ReviewDynamit

Band
ARCH ENEMY 
Kategorie
Dynamit 
Heft
RH #325 
Titel
War Eternal 
Erscheinungsjahr
2014 
Note
8.0 

Century Media/Universal (47:30)
Das gut einminütige, sich dramatisch aufbauende Intro hat was von einem Film-Score, danach beantwortet die für Angela Gossow eingestiegene Alissa White-Gluz die wohl drängendste Frage aller ARCH ENEMY-Fans: Ja, sie kann die Schuhe ihrer Vorgängerin füllen und versucht erst gar nicht, diese zu kopieren. Stattdessen kreischdeibelt sie sich mit nicht ganz so tiefer Stimme wie Frau Gossow durch die Songs ihres Debüts und macht dabei eine mehr als ordentliche Figur. Und auch Nick Cordle, der an der Gitarre Michael Amotts jüngeren Bruder Christopher abgelöst hat, präsentiert sich spieltechnisch auf höchstem Niveau, fügt sich perfekt in die Band ein und dürfte einen großen Anteil am hörbaren Enthusiasmus von Michael haben. Der brilliert mehr denn je mit neoklassischen Leads (´No More Regrets´!), die sogar an Yngwie Malmsteens große Tage erinnern, und schafft es noch so ganz nebenbei, dem knallharten Songmaterial Eingängigkeit und große Melodien zu spendieren.
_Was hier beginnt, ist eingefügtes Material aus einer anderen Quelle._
[config.mk]
export PLATFORM = sky130hd
export DESIGN_NAME = adc_frame_serial_host_port
export DESIGN_NICKNAME = d
export VERILOG_FILES = /design/src/inc/adc_port_pkg.sv /design/src/rtl/sample_queue.sv /design/src/rtl/adc_frame_serial_host_port.sv
export VERILOG_INCLUDE_DIRS = /design/src /design/src/inc
export SDC_FILE = /design/constraint.sdc
export NUM_CORES = 1
export LEC_CHECK = 0
export BUFFER_PORTS_ARGS = -buffer_cell sky130_fd_sc_hd__buf_2
export CAP_MARGIN = 0
export CORE_MARGIN = 2
export CORE_UTILIZATION = 30
export DETAILED_ROUTE_END_ITERATION = 7
export PLACE_DENSITY = 0.47
export SYNTH_ARGS = -nofsm -noshare
export SYNTH_HDL_FRONTEND = slang
export SYNTH_SLANG_ARGS = --single-unit
[constraint.sdc]
create_clock -name mclk -period 4.7 [get_ports mclk]
set_input_delay 0.235 -clock mclk [delete_from_list [all_inputs] [get_ports mclk]]
set_output_delay 0.235 -clock mclk [all_outputs]
set_load 0.005 [all_outputs]
[src/inc/adc_port_defs.svh]
// Purpose: constants of the serial host port
// Assumes: mclk at 25 MHz
// Notes: word lengths in bits
`ifndef ADC_PORT_DEFS_SVH
`define ADC_PORT_DEFS_SVH
`define WLEN_RESET 2'h1
`define WLEN_16 2'h0
`define WLEN_24 2'h1
`define WLEN_32Z 2'h2
`define WLEN_32S 2'h3
`define CMD_WREG 3'h3
`define REG_MODE 6'h02
`define REG_CLOCK 6'h03
`define REG_DCBLK 6'h0f
`define REG_RSVD 6'h3f
`define MODE_RESET 16'h0510
`define CLOCK_RESET 16'h0f0e
`define DCBLK_RESET 16'h0000
`define RSVD_RESET 16'h0000
`define MODE_WLEN_LSB 8
`define MODE_DATA_READY_N_PULSE_BIT 0
`define CLOCK_CH_LSB 8
`define DCBLK_LSB 0
`define DATA_READY_N_PULSE_CYCLES 4'h2
`endif

[src/inc/adc_port_pkg.sv]
// Purpose: types of the serial host port
// Assumes: nothing
// Notes: none
package adc_port_pkg;
  typedef logic [1:0] wlen_t;
  typedef logic [23:0] sample_t;
  typedef enum logic [2:0] {
    ST_IDLE = 3'b001,
    ST_SHIFT = 3'b010,
    ST_DONE = 3'b100
  } frame_e;
endpackage : adc_port_pkg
Das packend strukturierte ´You Will Know My Name´, die orchestrierten ´Time Is Black´ und ´Avalanche´ und der Titeltrack zählen zu den Höhepunkten einer erstklassigen, von Jens Bogren (Paradise Lost, Opeth, Kreator) gemixten und gemasterten Scheibe, die mit dem Instrumental ´Not Long For This World´ ausklingt und auch beim x-ten Durchlauf neue Details offenbart. Das ist neben der durchgehenden Qualität des Albums die wohl größte Leistung der Band.